Need to get your life together?

RUTH FIELD is an unlikely guru.

Need to get your life together?

A trained barrister — she is not practising at present — and mother of two-year-old twin boys, she is constantly battling to keep her home ship-shape and her life in order. What sets her apart, she says, is the ‘grit doctor’, her alter ego and an inner voice that casts aside doubt and insecurity to achieve what many consider unthinkable.

It was the ‘grit doctor’ that propelled her to take up running and write a book based on her experiences, Run, Fat Bitch Run, that became an unexpected bestseller. Now, in her latest book, Get Your Sh!t Together, Field presents theories on getting through the grind of daily life and living more simply by taking control of what’s grinding you down.

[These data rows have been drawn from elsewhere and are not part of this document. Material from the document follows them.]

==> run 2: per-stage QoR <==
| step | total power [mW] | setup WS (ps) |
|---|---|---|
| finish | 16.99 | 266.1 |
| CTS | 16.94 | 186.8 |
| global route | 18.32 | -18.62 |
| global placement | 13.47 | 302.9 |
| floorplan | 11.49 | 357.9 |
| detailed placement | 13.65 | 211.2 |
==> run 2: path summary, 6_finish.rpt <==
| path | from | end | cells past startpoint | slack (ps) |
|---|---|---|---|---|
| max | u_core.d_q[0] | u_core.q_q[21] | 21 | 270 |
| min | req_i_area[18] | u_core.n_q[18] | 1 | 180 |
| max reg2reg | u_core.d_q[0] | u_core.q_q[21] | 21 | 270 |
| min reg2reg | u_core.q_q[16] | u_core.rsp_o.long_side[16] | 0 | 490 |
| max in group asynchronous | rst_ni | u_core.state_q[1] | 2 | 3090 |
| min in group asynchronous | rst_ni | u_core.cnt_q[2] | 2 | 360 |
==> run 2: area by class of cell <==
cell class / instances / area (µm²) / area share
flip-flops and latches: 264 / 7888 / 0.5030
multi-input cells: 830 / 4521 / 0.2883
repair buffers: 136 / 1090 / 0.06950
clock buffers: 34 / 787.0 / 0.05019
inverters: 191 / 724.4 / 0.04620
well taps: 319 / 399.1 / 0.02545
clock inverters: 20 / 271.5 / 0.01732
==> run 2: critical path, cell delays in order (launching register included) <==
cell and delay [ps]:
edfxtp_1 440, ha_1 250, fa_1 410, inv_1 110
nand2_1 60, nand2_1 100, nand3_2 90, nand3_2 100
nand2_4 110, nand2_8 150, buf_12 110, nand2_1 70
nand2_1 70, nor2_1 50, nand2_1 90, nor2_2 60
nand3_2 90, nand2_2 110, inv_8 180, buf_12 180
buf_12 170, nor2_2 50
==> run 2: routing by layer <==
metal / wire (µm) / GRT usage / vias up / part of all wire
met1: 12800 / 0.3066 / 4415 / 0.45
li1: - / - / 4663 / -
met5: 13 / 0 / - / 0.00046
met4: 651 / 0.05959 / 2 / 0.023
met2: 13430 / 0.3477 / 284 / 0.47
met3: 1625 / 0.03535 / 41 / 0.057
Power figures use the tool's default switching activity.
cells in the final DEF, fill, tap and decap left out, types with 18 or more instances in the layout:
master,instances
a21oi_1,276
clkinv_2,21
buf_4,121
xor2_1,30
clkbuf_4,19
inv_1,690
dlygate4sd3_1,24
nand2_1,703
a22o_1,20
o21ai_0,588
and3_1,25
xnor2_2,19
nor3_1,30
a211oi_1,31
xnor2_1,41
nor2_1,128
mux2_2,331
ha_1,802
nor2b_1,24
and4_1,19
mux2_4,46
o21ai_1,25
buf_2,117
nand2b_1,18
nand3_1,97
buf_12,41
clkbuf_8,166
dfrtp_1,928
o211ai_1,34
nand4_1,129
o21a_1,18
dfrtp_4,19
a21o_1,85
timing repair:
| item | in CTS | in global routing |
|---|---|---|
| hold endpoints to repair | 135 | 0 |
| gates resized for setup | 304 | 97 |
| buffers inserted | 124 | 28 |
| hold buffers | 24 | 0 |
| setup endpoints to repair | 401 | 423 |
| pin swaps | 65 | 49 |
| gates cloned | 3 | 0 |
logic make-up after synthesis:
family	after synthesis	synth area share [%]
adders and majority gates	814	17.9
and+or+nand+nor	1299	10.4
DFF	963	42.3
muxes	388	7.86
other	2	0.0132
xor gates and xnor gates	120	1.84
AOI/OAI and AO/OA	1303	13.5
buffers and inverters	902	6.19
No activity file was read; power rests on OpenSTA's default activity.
<file path="src/hw/rtl/ansi_escape_to_text_attribute_core_assert.svh">
// ---------------------------------------------------------------------------
// ansi_escape_to_text_attribute_core_assert.svh
// Assertion macros, clocked on aclk and disabled during reset.
// ---------------------------------------------------------------------------
`ifndef ANSI_ESCAPE_TO_TEXT_ATTRIBUTE_CORE_ASSERT_SVH
`define ANSI_ESCAPE_TO_TEXT_ATTRIBUTE_CORE_ASSERT_SVH

`ifndef SYNTH
`define AESC_ASSERT(lbl, prop) \
    lbl: assert property (@(posedge aclk) disable iff (!aresetn) prop) \
        else $error("assertion failed");
`define AESC_ASSERT_IMP(lbl, ante, cons) \
    lbl: assert property (@(posedge aclk) disable iff (!aresetn) (ante) |-> (cons)) \
        else $error("implication failed");
`define AESC_ASSERT_NEXT(lbl, ante, cons) \
    lbl: assert property (@(posedge aclk) disable iff (!aresetn) (ante) |=> (cons)) \
        else $error("next-cycle implication failed");
`else
`define AESC_ASSERT(lbl, prop)
`define AESC_ASSERT_IMP(lbl, ante, cons)
`define AESC_ASSERT_NEXT(lbl, ante, cons)
`endif

`endif

</file>
<file path="src/hw/rtl/aesc_pkg.sv">
// ---------------------------------------------------------------------------
// aesc_pkg
// Event codes, byte constants and the color map of the escape parser.
// ---------------------------------------------------------------------------
package aesc_pkg;

    typedef logic [2:0] event_kind_t;
    typedef logic [7:0] byte_t;
    typedef logic [3:0] color_t;

    localparam event_kind_t EV_TEXT  = 3'd0;
    localparam event_kind_t EV_ATTR  = 3'd1;
    localparam event_kind_t EV_CLEAR = 3'd2;
    localparam event_kind_t EV_HOME  = 3'd3;
    localparam event_kind_t EV_BAD   = 3'd4;

    localparam byte_t CH_ESC   = 8'h1b;
    localparam byte_t CH_LBRK  = 8'h5b;
    localparam byte_t CH_0     = 8'h30;
    localparam byte_t CH_1     = 8'h31;
    localparam byte_t CH_2     = 8'h32;
    localparam byte_t CH_3     = 8'h33;
    localparam byte_t CH_4     = 8'h34;
    localparam byte_t CH_5     = 8'h35;
    localparam byte_t CH_6     = 8'h36;
    localparam byte_t CH_7     = 8'h37;
    localparam byte_t CH_8     = 8'h38;
    localparam byte_t CH_SEMI  = 8'h3b;
    localparam byte_t CH_H     = 8'h48;
    localparam byte_t CH_J     = 8'h4a;
    localparam byte_t CH_M     = 8'h6d;

    localparam color_t FORE_DEFAULT = 4'd15;
    localparam color_t BACK_DEFAULT = 4'd0;

    // digits outside '0'..'8' keep the old color
    function automatic color_t map_color(input byte_t digit, input color_t old);
        color_t res;
        unique case (digit)
            CH_0:    res = 4'd0;
            CH_1:    res = 4'd4;
            CH_2:    res = 4'd2;
            CH_3:    res = 4'd6;
            CH_4:    res = 4'd1;
            CH_5:    res = 4'd5;
            CH_6:    res = 4'd11;
            CH_7:    res = 4'd7;
            CH_8:    res = 4'd8;
            default: res = old;
        endcase
        return res;
    endfunction

endpackage

</file>
<file path="src/hw/rtl/ansi_escape_to_text_attribute_core.sv">
// ---------------------------------------------------------------------------
// ansi_escape_to_text_attribute_core
// Byte-stream splitter: text bytes pass through, ANSI escapes become events.
// ---------------------------------------------------------------------------
// Takes one byte per cycle while s_ready is high and gives at most one event
// per byte in the next cycle from a registered output stage. Parser state,
// colors, inverse flag and the saturating text counter all update in the
// cycle the byte is taken; s_ready stays high while the output register is
// empty or being drained, so a continuous stream flows at one item per clock
// while m_ready is high; bytes that only advance an escape give no event.
`include "ansi_escape_to_text_attribute_core_assert.svh"

module ansi_escape_to_text_attribute_core
    import aesc_pkg::*;
(
    input  logic        aclk,
    input  logic        aresetn,
    input  logic        s_valid,
    output logic        s_ready,
    input  logic [7:0]  s_in_byte,
    output logic        m_valid,
    input  logic        m_ready,
    output logic [2:0]  m_event_kind,
    output logic [7:0]  m_text_byte,
    output logic [7:0]  m_attribute,
    output logic        m_inverse,
    output logic [15:0] m_text_count
);

    localparam logic [3:0] M_IDLE  = 4'd0;
    localparam logic [3:0] M_ESC   = 4'd1;
    localparam logic [3:0] M_CSI   = 4'd2;
    localparam logic [3:0] M_TWO   = 4'd3;
    localparam logic [3:0] M_TWO7  = 4'd4;
    localparam logic [3:0] M_ZERO  = 4'd5;
    localparam logic [3:0] M_ZSEMI = 4'd6;
    localparam logic [3:0] M_ZSZ   = 4'd7;
    localparam logic [3:0] M_SEVEN = 4'd8;
    localparam logic [3:0] M_FG    = 4'd9;
    localparam logic [3:0] M_FGD   = 4'd10;
    localparam logic [3:0] M_BG    = 4'd11;
    localparam logic [3:0] M_BGD   = 4'd12;

    logic [3:0]  mode_reg, mode_next;
    byte_t       digit_reg, digit_next;
    color_t      fore_reg, fore_next;
    color_t      back_reg, back_next;
    logic        inv_reg, inv_next;
    logic [15:0] count_reg, count_next;

    logic        out_valid_reg;
    event_kind_t kind_reg, kind_next;
    byte_t       text_reg, text_next;
    byte_t       out_attr_reg;
    logic        out_inv_reg;
    logic [15:0] out_count_reg;
    logic        emit;
    logic        accept;

    assign s_ready = !out_valid_reg || m_ready;
    assign accept  = s_valid && s_ready;

    always_comb begin
        mode_next  = M_IDLE;
        digit_next = digit_reg;
        fore_next  = fore_reg;
        back_next  = back_reg;
        inv_next   = inv_reg;
        count_next = count_reg;
        emit       = 1'b0;
        kind_next  = EV_TEXT;
        text_next  = '0;
        if (s_in_byte == CH_ESC) begin
            mode_next = M_ESC;
        end else begin
            unique case (mode_reg)
                M_ESC: begin
                    if (s_in_byte == CH_LBRK) begin
                        mode_next = M_CSI;
                    end else begin
                        emit      = 1'b1;
                        kind_next = EV_BAD;
                    end
                end
                M_CSI: begin
                    priority if (s_in_byte == CH_2) mode_next = M_TWO;
                    else if (s_in_byte == CH_0) mode_next = M_ZERO;
                    else if (s_in_byte == CH_7) mode_next = M_SEVEN;
                    else if (s_in_byte == CH_3) mode_next = M_FG;
                    else if (s_in_byte == CH_4) mode_next = M_BG;
                    else mode_next = M_IDLE;
                end
                M_TWO: begin
                    if (s_in_byte == CH_J) begin
                        emit      = 1'b1;
                        kind_next = EV_CLEAR;
                    end else if (s_in_byte == CH_7) begin
                        mode_next = M_TWO7;
                    end
                end
                M_TWO7: begin
                    if (s_in_byte == CH_M) begin
                        inv_next  = 1'b0;
                        emit      = 1'b1;
                        kind_next = EV_ATTR;
                    end
                end
                M_ZERO: begin
                    if (s_in_byte == CH_M) begin
                        fore_next = FORE_DEFAULT;
                        back_next = BACK_DEFAULT;
                        inv_next  = 1'b0;
                        emit      = 1'b1;
                        kind_next = EV_ATTR;
                    end else if (s_in_byte == CH_SEMI) begin
                        mode_next = M_ZSEMI;
                    end
                end
                M_ZSEMI: begin
                    if (s_in_byte == CH_0) mode_next = M_ZSZ;
                end
                M_ZSZ: begin
                    if (s_in_byte == CH_H) begin
                        emit      = 1'b1;
                        kind_next = EV_HOME;
                    end
                end
                M_SEVEN: begin
                    if (s_in_byte == CH_M) begin
                        inv_next  = 1'b1;
                        emit      = 1'b1;
                        kind_next = EV_ATTR;
                    end
                end
                M_FG: begin
                    digit_next = s_in_byte;
                    mode_next  = M_FGD;
                end
                M_FGD: begin
                    if (s_in_byte == CH_M) begin
                        fore_next = map_color(digit_reg, fore_reg);
                        emit      = 1'b1;
                        kind_next = EV_ATTR;
                    end
                end
                M_BG: begin
                    digit_next = s_in_byte;
                    mode_next  = M_BGD;
                end
                M_BGD: begin
                    if (s_in_byte == CH_M) begin
                        back_next = map_color(digit_reg, back_reg);
                        emit      = 1'b1;
                        kind_next = EV_ATTR;
                    end
                end
                default: begin
                    if (count_reg != 16'hffff) count_next = count_reg + 16'd1;
                    emit      = 1'b1;
                    kind_next = EV_TEXT;
                    text_next = s_in_byte;
                end
            endcase
        end
    end

    always_ff @(posedge aclk) begin
        if (!aresetn) begin
            mode_reg      <= M_IDLE;
            digit_reg     <= '0;
            fore_reg      <= FORE_DEFAULT;
            back_reg      <= BACK_DEFAULT;
            inv_reg       <= 1'b0;
            count_reg     <= '0;
            out_valid_reg <= 1'b0;
        end else begin
            if (accept) begin
                mode_reg  <= mode_next;
                digit_reg <= digit_next;
                fore_reg  <= fore_next;
                back_reg  <= back_next;
                inv_reg   <= inv_next;
                count_reg <= count_next;
            end
            if (s_ready) out_valid_reg <= accept && emit;
        end
    end

    // result payload, loaded only when a taken byte produces an event
    always_ff @(posedge aclk) begin
        if (accept && emit) begin
            kind_reg      <= kind_next;
            text_reg      <= text_next;
            out_attr_reg  <= {back_next, fore_next};
            out_inv_reg   <= inv_next;
            out_count_reg <= count_next;
        end
    end

    assign m_valid      = out_valid_reg;
    assign m_event_kind = kind_reg;
    assign m_text_byte  = text_reg;
    assign m_attribute  = out_attr_reg;
    assign m_inverse    = out_inv_reg;
    assign m_text_count = out_count_reg;

    `AESC_ASSERT_IMP(a_text_counted, out_valid_reg && kind_reg == EV_TEXT, out_count_reg != 16'd0)
    `AESC_ASSERT_IMP(a_nontext_zero, out_valid_reg && kind_reg != EV_TEXT, text_reg == 8'd0)
    `AESC_ASSERT_NEXT(a_esc_restarts, accept && s_in_byte == CH_ESC, mode_reg == M_ESC)
    `AESC_ASSERT_NEXT(a_count_monotonic, accept, count_reg >= $past(count_reg))

endmodule
</file>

Quite clearly, it isn’t another self-help guide that panders to insecurities and encourages women to ease back on self-criticism. Field, 37, who has a supportive husband, says her Grit Doctor is anything but the kind and nurturing type. She is clearly driven with an inner steel that leans towards perfectionism. Yet what comes through is that she knows too well the daily battles faced by ordinary women whose lives are crammed with work, children and social duties.

“I’m by no means perfect,” she says. “With two young toddlers I always feel like I am managing chaos. What I have had to learn is to surrender to some of that chaos, to let go a bit and accept things aren’t going to look perfect when you have kids.”

For someone whose life seems dictated by self-imposed rules and facing things head-on, I wonder how she relaxes.

“I’m actually quite good at relaxing... I read and I run — both are relaxing to me.”

Exercise, she says, is hugely important in helping create balance in daily life. Much of her advice she describes as “simple stuff” that works if you have lost your way a bit “or are the kind of people who maybe needs a bit of a push to get sorted”. And we all have a weakness.

Mine is my handbag. “What’s in it?” she asks “An unpaid bill, old receipts, food covered in fluff?” Oh, yes and more.

Tidy it, she orders, stressing it could be a metaphor for the rest of my life. What appeals to me is her directness, her no-nonsense approach. If you do nothing else, she says, take a good look at your life and identify what you would like to change. “So often people don’t even do that and I wonder how they ever think they are going to move forward.”

She says her mantra is that “nobody knows what they are doing”, advice given to her by her father when she was a trainee criminal barrister.

“It may not be true but it is a great way of looking at other people rather than being intimidated and thinking they know everything.”

I’ll quite happily take that one away with me.